Amount of Tax Credit for Employers

In general, the Act provides for a refundable tax credit equal to 100 percent of the qualified sick leave wages paid by the employer, as determined on a daily basis for up to 10 working days per qualified employee, and is capped per day per qualified employee, based on the amount paid or the maximum amounts explained above, whichever is less.

Thus, employers will receive a tax credit per day equal to the lesser of: (a) $511 per employee, or (b) 100 percent of the qualified sick leave wages paid to the employee related to the employee’s own COVID-19 sickness, treatment, diagnosis, or quarantine.  Employers will receive a tax credit per day equal to the lesser of: (a) $200 per employee, or (b) 100 percent of the qualified family leave wages paid to the employee for leaves to care for others who are sick, quarantined, or without childcare/school because of COVID-19.

The Act further provides that the refundable tax credit is increased by the amount of an employer’s qualified health plan expenses.  Although not in the earlier version of the law, the inclusion of this additional credit means, employer-paid health expenses for qualified employees will also be refundable through the employer’s tax credit.

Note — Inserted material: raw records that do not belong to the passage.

==> src/rtl/ahb_pkg.sv <==
// Shared AHB 2.0 encodings and master FSM state constants for the single-master engine.
package ahb_pkg;

   localparam logic [1:0] HTRANS_IDLE   = 2'b00;
   localparam logic [1:0] HTRANS_BUSY   = 2'b01;
   localparam logic [1:0] HTRANS_NONSEQ = 2'b10;
   localparam logic [1:0] HTRANS_SEQ    = 2'b11;

   localparam logic [1:0] HRESP_OKAY  = 2'b00;
   localparam logic [1:0] HRESP_ERROR = 2'b01;
   localparam logic [1:0] HRESP_RETRY = 2'b10;
   localparam logic [1:0] HRESP_SPLIT = 2'b11;

   localparam logic [2:0] HSIZE_WORD    = 3'b010;
   localparam logic [2:0] HBURST_SINGLE = 3'b000;

   localparam logic [1:0] RSP_OK        = 2'b00;
   localparam logic [1:0] RSP_BUS_ERR   = 2'b01;
   localparam logic [1:0] RSP_RETRY_EXH = 2'b10;

   typedef logic [2:0] mst_state_t;

   localparam mst_state_t ST_IDLE  = 3'd0;
   localparam mst_state_t ST_REQ   = 3'd1;
   localparam mst_state_t ST_ADDR  = 3'd2;
   localparam mst_state_t ST_DATA  = 3'd3;
   localparam mst_state_t ST_RESP2 = 3'd4;

endpackage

Although the Act is unclear on the exact process for this credit, it is anticipated that the qualified health plan expenses would similarly be refunded in connection with the employer’s quarterly federal employment tax return.

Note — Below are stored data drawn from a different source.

File: src/flat_wrapper.sv
// flat-port wrapper written by rule: the top's interface ports become plain ports
module wb_arbiter_flat 
#(
  parameter int DEPTH  = 2,
  parameter int PREG_W = 7,
  parameter int TAG_W  = 5
)
  (clk, reset, bus_alu_valid, bus_alu_rob_tag, bus_alu_pd, bus_alu_we, bus_alu_result, bus_alu_ready, bus_b_valid, bus_b_rob_tag, bus_b_pd, bus_b_we, bus_b_result, bus_b_ready, bus_mem_valid, bus_mem_rob_tag, bus_mem_pd, bus_mem_we, bus_mem_result, bus_mem_ready, bus_rob_head, bus_mispredict, bus_mispredict_tag, bus_cdb_valid, bus_cdb_src, bus_cdb_rob_tag, bus_cdb_pd, bus_cdb_we, bus_cdb_data);
  wb_arbiter_if #(.PREG_W(PREG_W), .TAG_W(TAG_W)) bus_i ();
  input  logic clk;
  input  logic reset;
  input wire logic [$bits(bus_i.alu_valid)-1:0] bus_alu_valid;
  input wire logic [$bits(bus_i.alu_rob_tag)-1:0] bus_alu_rob_tag;
  input wire logic [$bits(bus_i.alu_pd)-1:0] bus_alu_pd;
  input wire logic [$bits(bus_i.alu_we)-1:0] bus_alu_we;
  input wire logic [$bits(bus_i.alu_result)-1:0] bus_alu_result;
  output wire logic [$bits(bus_i.alu_ready)-1:0] bus_alu_ready;
  input wire logic [$bits(bus_i.b_valid)-1:0] bus_b_valid;
  input wire logic [$bits(bus_i.b_rob_tag)-1:0] bus_b_rob_tag;
  input wire logic [$bits(bus_i.b_pd)-1:0] bus_b_pd;
  input wire logic [$bits(bus_i.b_we)-1:0] bus_b_we;
  input wire logic [$bits(bus_i.b_result)-1:0] bus_b_result;
  output wire logic [$bits(bus_i.b_ready)-1:0] bus_b_ready;
  input wire logic [$bits(bus_i.mem_valid)-1:0] bus_mem_valid;
  input wire logic [$bits(bus_i.mem_rob_tag)-1:0] bus_mem_rob_tag;
  input wire logic [$bits(bus_i.mem_pd)-1:0] bus_mem_pd;
  input wire logic [$bits(bus_i.mem_we)-1:0] bus_mem_we;
  input wire logic [$bits(bus_i.mem_result)-1:0] bus_mem_result;
  output wire logic [$bits(bus_i.mem_ready)-1:0] bus_mem_ready;
  input wire logic [$bits(bus_i.rob_head)-1:0] bus_rob_head;
  input wire logic [$bits(bus_i.mispredict)-1:0] bus_mispredict;
  input wire logic [$bits(bus_i.mispredict_tag)-1:0] bus_mispredict_tag;
  output wire logic [$bits(bus_i.cdb_valid)-1:0] bus_cdb_valid;
  output wire logic [$bits(bus_i.cdb_src)-1:0] bus_cdb_src;
  output wire logic [$bits(bus_i.cdb_rob_tag)-1:0] bus_cdb_rob_tag;
  output wire logic [$bits(bus_i.cdb_pd)-1:0] bus_cdb_pd;
  output wire logic [$bits(bus_i.cdb_we)-1:0] bus_cdb_we;
  output wire logic [$bits(bus_i.cdb_data)-1:0] bus_cdb_data;
  assign bus_i.alu_valid = bus_alu_valid;
  assign bus_i.alu_rob_tag = bus_alu_rob_tag;
  assign bus_i.alu_pd = bus_alu_pd;
  assign bus_i.alu_we = bus_alu_we;
  assign bus_i.alu_result = bus_alu_result;
  assign bus_alu_ready = bus_i.alu_ready;
  assign bus_i.b_valid = bus_b_valid;
  assign bus_i.b_rob_tag = bus_b_rob_tag;
  assign bus_i.b_pd = bus_b_pd;
  assign bus_i.b_we = bus_b_we;
  assign bus_i.b_result = bus_b_result;
  assign bus_b_ready = bus_i.b_ready;
  assign bus_i.mem_valid = bus_mem_valid;
  assign bus_i.mem_rob_tag = bus_mem_rob_tag;
  assign bus_i.mem_pd = bus_mem_pd;
  assign bus_i.mem_we = bus_mem_we;
  assign bus_i.mem_result = bus_mem_result;
  assign bus_mem_ready = bus_i.mem_ready;
  assign bus_i.rob_head = bus_rob_head;
  assign bus_i.mispredict = bus_mispredict;
  assign bus_i.mispredict_tag = bus_mispredict_tag;
  assign bus_cdb_valid = bus_i.cdb_valid;
  assign bus_cdb_src = bus_i.cdb_src;
  assign bus_cdb_rob_tag = bus_i.cdb_rob_tag;
  assign bus_cdb_pd = bus_i.cdb_pd;
  assign bus_cdb_we = bus_i.cdb_we;
  assign bus_cdb_data = bus_i.cdb_data;
  wb_arbiter #(.DEPTH(DEPTH), .PREG_W(PREG_W), .TAG_W(TAG_W)) u_core (.clk(clk), .reset(reset), .bus(bus_i));
endmodule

Tax Credits for Self-Employed Individuals

The Act retained tax credits for eligible self-employed individuals who are covered by the sick or family leave requirements (e.g., individual owners of a single member LLC, individual partners of a partnership, etc.).  However, self-employed individuals do not file quarterly employment tax returns with the IRS, but rather make quarterly estimated tax payments encompassing both estimated income tax and self-employment tax that are ultimately reconciled against tax liability owed on the self-employed individual’s individual income tax return (e.g., Form 1040). Thus, while the Act is unclear how the refundable tax credit for an eligible self-employed individual will ultimately be refunded to the taxpayer, it appears the refund would be in conjunction with the filing of the individual’s individual tax return for the 2020 tax year that will occur in 2021.


FN1 – Although our initial article stated April 2, the Department of Labor issued guidance on March 24, 2020, stating that the Act is effective April 1, 2020.

Disclaimer: The information contained herein is provided for informational purposes only and should not be construed as legal advice on any subject matter. This information contained herein is not provided in the course of an attorney-client relationship and is not intended to constitute legal advice. Any information contained in this article is not intended to be a substitute for legal counsel. No one should act or refrain from acting on the basis of any content included in this article but should instead seek the appropriate legal advice on the particular facts and circumstances at issue from a properly licensed attorney. The author expressly disclaims all liability in respect to actions taken or not taken based on any of the contents of this article. This article contains general information and may not reflect current legal developments.